[Assigned task] What lines in the data below mention the string "handshake"? Copy them out.

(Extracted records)
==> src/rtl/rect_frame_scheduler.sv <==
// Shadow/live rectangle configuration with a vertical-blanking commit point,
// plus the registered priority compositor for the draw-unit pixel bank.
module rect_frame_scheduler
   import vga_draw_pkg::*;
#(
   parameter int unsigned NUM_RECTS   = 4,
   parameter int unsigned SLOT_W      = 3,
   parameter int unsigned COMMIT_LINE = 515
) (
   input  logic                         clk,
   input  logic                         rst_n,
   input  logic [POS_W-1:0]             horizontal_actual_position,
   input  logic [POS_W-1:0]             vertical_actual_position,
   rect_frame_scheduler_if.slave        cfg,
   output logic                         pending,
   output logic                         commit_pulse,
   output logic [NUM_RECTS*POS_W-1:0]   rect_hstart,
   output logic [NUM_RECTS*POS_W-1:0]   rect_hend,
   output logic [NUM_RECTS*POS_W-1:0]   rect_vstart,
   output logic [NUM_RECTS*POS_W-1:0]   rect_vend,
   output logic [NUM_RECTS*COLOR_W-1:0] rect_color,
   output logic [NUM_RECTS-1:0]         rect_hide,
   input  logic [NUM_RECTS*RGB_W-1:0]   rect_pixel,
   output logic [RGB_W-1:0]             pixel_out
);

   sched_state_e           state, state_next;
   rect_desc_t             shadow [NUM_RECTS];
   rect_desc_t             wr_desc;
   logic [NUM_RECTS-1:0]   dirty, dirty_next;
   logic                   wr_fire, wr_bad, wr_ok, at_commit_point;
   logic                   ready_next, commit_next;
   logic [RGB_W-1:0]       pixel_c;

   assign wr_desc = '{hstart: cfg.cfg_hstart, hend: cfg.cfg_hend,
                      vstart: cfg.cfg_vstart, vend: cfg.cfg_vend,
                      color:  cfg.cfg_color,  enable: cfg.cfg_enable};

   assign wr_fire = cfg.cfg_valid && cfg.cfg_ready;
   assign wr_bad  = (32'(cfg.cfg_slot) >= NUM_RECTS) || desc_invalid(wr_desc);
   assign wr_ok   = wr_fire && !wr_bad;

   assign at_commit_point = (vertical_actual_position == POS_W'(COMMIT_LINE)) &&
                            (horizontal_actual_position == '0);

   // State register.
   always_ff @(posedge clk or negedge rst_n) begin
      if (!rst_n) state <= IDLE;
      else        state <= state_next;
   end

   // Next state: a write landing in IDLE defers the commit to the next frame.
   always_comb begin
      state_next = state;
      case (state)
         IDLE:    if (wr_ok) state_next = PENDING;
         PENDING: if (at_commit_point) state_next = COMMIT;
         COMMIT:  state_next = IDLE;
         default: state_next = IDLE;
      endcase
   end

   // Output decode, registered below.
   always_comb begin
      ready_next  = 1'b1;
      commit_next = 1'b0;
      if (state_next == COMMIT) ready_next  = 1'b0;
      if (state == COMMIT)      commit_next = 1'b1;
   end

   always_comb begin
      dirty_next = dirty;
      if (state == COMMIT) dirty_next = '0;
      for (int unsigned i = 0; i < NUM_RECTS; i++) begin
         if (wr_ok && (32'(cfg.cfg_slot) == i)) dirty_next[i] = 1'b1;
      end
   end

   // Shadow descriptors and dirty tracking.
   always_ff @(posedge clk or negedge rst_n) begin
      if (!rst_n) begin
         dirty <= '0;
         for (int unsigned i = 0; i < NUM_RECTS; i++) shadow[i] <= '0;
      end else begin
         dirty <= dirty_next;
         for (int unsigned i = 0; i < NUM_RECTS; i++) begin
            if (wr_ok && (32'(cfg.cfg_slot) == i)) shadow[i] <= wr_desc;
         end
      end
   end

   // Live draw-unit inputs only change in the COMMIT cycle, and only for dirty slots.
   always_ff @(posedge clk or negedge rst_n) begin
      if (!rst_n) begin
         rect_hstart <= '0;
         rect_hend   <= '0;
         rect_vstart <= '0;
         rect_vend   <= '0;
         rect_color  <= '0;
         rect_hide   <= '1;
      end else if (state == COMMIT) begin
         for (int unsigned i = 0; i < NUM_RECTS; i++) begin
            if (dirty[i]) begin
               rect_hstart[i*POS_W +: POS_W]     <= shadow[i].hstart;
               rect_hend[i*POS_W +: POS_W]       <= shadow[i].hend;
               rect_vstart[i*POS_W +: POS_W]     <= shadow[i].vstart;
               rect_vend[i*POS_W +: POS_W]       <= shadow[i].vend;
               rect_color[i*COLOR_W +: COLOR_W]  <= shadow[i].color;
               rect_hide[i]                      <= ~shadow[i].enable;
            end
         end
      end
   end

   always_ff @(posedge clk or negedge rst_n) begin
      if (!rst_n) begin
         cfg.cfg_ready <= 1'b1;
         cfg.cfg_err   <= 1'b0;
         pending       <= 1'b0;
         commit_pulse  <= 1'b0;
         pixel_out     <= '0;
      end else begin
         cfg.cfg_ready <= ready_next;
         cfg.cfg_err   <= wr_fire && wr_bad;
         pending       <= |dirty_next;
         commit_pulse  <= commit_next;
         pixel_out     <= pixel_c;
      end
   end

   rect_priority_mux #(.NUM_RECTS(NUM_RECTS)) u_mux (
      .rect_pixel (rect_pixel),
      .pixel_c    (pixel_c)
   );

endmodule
--
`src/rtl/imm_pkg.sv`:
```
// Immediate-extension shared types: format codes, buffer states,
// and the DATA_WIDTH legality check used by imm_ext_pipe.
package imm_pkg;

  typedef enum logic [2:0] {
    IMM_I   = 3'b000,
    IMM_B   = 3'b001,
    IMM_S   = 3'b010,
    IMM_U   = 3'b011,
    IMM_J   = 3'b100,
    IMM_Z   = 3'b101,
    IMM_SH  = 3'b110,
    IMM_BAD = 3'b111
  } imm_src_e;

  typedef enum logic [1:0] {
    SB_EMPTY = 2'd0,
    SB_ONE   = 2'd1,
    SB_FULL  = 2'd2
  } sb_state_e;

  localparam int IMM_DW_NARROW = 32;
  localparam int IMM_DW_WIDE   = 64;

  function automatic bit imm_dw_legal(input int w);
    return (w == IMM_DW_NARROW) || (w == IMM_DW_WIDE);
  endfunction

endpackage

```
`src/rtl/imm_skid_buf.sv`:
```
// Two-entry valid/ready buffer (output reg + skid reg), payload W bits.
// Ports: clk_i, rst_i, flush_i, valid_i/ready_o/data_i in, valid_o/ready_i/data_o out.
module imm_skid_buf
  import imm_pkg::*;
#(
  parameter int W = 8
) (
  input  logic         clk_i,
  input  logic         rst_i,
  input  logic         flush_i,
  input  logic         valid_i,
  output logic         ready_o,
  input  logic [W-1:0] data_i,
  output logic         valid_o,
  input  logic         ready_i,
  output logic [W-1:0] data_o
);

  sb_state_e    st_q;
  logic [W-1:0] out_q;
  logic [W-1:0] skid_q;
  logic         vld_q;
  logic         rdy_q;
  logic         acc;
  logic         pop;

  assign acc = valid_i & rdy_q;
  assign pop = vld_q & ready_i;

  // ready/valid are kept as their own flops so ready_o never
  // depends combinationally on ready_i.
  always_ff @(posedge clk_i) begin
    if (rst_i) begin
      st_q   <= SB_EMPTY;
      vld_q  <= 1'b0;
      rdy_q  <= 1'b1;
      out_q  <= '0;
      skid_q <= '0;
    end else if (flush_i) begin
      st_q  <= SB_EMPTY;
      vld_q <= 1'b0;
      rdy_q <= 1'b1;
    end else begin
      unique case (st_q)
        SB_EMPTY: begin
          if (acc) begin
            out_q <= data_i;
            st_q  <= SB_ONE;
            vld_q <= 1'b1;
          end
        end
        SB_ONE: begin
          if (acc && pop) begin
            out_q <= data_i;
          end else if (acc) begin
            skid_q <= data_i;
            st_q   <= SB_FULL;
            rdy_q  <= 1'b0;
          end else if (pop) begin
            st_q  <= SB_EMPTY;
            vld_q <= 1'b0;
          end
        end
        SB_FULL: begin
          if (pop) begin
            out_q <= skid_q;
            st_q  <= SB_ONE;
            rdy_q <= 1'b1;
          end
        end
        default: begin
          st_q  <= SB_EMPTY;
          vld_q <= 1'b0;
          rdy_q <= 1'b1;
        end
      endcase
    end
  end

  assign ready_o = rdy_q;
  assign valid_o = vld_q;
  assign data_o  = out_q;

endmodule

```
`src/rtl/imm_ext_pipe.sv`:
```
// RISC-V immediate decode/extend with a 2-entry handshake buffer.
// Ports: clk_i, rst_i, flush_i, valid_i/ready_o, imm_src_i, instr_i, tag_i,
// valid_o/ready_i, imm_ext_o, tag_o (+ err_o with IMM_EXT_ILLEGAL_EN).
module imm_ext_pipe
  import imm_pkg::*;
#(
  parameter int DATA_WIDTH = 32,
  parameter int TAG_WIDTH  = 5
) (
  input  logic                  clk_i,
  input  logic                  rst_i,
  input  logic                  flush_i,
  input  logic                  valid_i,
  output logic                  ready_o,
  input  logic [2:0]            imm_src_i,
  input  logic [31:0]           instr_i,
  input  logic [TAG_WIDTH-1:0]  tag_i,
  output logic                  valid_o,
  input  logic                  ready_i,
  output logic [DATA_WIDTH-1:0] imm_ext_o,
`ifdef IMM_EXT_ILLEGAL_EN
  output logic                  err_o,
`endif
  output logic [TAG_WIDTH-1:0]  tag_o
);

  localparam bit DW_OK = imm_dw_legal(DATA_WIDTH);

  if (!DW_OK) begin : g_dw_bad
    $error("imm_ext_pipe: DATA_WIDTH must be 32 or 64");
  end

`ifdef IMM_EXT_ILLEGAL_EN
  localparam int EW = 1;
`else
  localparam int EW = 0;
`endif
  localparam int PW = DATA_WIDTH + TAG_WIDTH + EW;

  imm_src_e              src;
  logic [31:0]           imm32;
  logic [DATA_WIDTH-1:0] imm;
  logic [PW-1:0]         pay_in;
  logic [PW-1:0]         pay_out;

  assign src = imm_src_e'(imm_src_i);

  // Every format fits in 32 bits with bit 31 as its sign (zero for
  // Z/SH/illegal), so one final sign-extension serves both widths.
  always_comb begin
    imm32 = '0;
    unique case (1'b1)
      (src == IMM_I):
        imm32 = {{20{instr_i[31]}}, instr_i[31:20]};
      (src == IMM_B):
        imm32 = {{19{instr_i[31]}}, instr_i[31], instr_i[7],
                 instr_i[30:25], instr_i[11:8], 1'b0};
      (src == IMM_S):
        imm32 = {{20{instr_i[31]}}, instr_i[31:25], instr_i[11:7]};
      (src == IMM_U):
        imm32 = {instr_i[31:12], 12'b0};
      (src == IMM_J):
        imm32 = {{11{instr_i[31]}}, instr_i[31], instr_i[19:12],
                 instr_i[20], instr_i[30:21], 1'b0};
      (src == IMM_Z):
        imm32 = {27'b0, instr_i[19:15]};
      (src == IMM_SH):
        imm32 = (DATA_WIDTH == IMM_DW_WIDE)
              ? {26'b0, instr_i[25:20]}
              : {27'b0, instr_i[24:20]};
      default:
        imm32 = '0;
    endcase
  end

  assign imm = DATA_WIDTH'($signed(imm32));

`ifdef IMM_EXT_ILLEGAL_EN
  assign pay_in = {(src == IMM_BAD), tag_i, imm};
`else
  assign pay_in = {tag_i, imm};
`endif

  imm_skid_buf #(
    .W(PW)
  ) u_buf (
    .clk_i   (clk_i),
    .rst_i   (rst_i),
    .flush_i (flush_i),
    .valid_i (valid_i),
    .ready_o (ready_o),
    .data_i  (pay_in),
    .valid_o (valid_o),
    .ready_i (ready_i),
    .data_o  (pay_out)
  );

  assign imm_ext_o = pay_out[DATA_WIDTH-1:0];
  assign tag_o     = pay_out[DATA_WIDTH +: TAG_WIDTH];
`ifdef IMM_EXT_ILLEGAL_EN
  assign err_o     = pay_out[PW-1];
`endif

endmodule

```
---
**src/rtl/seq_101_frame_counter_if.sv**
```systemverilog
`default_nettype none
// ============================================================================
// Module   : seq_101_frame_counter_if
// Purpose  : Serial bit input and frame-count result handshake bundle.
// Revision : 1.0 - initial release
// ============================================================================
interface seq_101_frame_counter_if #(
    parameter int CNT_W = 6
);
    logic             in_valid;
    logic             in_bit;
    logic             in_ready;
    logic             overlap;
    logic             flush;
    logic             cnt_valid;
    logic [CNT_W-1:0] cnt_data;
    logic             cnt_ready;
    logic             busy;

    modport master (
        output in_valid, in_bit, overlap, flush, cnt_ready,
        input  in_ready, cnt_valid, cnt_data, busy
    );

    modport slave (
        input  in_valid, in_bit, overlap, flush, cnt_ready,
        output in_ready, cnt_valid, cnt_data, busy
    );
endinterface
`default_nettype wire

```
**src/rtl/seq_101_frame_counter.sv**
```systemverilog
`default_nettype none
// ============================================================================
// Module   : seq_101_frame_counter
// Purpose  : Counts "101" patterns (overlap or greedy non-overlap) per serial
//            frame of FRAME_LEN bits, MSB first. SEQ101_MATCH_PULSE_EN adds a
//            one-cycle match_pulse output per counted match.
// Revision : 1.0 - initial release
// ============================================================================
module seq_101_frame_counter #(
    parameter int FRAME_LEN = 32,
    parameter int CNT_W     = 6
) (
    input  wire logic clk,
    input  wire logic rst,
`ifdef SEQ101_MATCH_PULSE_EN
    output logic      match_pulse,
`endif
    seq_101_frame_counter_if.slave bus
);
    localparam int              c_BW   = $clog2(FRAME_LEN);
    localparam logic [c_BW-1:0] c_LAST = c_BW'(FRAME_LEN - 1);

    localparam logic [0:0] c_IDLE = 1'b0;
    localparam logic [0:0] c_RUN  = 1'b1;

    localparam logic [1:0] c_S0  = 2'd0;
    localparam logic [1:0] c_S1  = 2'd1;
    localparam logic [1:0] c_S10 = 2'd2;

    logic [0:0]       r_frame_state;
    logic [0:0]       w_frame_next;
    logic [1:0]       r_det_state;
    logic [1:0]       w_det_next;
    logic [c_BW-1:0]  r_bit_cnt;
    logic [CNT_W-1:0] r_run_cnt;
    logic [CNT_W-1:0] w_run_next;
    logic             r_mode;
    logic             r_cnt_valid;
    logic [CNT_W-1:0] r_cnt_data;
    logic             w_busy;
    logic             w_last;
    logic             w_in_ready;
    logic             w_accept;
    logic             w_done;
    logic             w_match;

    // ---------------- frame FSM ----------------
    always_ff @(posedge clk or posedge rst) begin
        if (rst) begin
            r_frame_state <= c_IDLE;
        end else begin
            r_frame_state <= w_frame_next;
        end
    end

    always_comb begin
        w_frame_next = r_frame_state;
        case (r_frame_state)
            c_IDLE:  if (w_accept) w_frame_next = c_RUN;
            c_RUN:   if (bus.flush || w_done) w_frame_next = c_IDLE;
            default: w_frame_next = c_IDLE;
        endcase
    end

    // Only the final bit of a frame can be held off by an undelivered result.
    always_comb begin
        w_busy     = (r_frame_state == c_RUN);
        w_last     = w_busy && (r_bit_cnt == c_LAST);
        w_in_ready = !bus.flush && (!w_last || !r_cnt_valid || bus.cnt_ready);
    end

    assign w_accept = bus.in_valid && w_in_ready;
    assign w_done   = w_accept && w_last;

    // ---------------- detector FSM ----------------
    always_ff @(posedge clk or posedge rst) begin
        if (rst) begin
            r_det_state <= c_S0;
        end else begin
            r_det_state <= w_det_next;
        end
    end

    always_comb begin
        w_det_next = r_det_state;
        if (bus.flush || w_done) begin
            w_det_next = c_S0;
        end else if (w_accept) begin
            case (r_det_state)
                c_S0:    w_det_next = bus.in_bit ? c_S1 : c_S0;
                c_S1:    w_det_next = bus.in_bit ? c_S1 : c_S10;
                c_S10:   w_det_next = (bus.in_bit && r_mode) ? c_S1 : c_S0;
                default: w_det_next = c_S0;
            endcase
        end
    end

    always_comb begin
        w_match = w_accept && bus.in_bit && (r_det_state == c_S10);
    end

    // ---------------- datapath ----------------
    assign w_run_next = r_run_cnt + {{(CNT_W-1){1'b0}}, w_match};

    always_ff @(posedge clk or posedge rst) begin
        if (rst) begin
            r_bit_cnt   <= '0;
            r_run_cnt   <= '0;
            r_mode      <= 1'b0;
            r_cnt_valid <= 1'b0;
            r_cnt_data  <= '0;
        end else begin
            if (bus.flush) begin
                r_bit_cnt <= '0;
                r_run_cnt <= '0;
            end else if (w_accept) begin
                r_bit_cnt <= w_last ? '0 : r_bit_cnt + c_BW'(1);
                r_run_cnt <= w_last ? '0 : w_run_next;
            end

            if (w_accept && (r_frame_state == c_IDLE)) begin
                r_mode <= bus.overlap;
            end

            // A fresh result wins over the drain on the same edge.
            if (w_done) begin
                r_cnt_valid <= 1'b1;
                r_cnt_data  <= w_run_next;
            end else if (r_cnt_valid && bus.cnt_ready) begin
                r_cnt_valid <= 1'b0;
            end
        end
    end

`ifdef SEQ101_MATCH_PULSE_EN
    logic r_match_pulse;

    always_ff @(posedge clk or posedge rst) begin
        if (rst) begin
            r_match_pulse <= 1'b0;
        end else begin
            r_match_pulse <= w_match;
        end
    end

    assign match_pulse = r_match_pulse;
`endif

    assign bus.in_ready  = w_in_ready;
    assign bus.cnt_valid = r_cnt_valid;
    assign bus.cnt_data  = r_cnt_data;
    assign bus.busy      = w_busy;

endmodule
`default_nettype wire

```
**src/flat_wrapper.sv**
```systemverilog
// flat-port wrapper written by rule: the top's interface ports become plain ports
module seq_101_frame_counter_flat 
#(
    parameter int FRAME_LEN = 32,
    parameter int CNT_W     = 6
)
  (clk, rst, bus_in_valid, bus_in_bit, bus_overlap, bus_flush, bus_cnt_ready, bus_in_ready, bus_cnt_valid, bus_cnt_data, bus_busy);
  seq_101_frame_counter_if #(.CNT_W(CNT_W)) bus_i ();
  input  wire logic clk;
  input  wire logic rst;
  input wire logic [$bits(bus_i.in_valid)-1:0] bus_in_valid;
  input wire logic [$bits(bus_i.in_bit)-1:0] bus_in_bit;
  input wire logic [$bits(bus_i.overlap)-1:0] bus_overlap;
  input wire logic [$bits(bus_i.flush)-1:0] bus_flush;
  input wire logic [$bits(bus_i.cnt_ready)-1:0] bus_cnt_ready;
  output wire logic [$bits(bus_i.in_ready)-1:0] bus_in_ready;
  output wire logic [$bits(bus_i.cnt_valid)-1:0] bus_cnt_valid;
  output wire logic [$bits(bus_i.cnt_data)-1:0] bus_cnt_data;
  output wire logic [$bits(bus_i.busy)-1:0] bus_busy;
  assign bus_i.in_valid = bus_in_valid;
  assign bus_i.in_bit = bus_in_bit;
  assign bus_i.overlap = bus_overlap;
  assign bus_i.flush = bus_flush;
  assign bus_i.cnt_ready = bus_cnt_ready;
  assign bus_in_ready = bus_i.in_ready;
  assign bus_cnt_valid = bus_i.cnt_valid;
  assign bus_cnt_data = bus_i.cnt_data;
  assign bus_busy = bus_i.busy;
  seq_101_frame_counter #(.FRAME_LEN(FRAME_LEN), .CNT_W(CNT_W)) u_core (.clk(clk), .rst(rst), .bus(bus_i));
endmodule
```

[Task result]
// RISC-V immediate decode/extend with a 2-entry handshake buffer.
// Purpose  : Serial bit input and frame-count result handshake bundle.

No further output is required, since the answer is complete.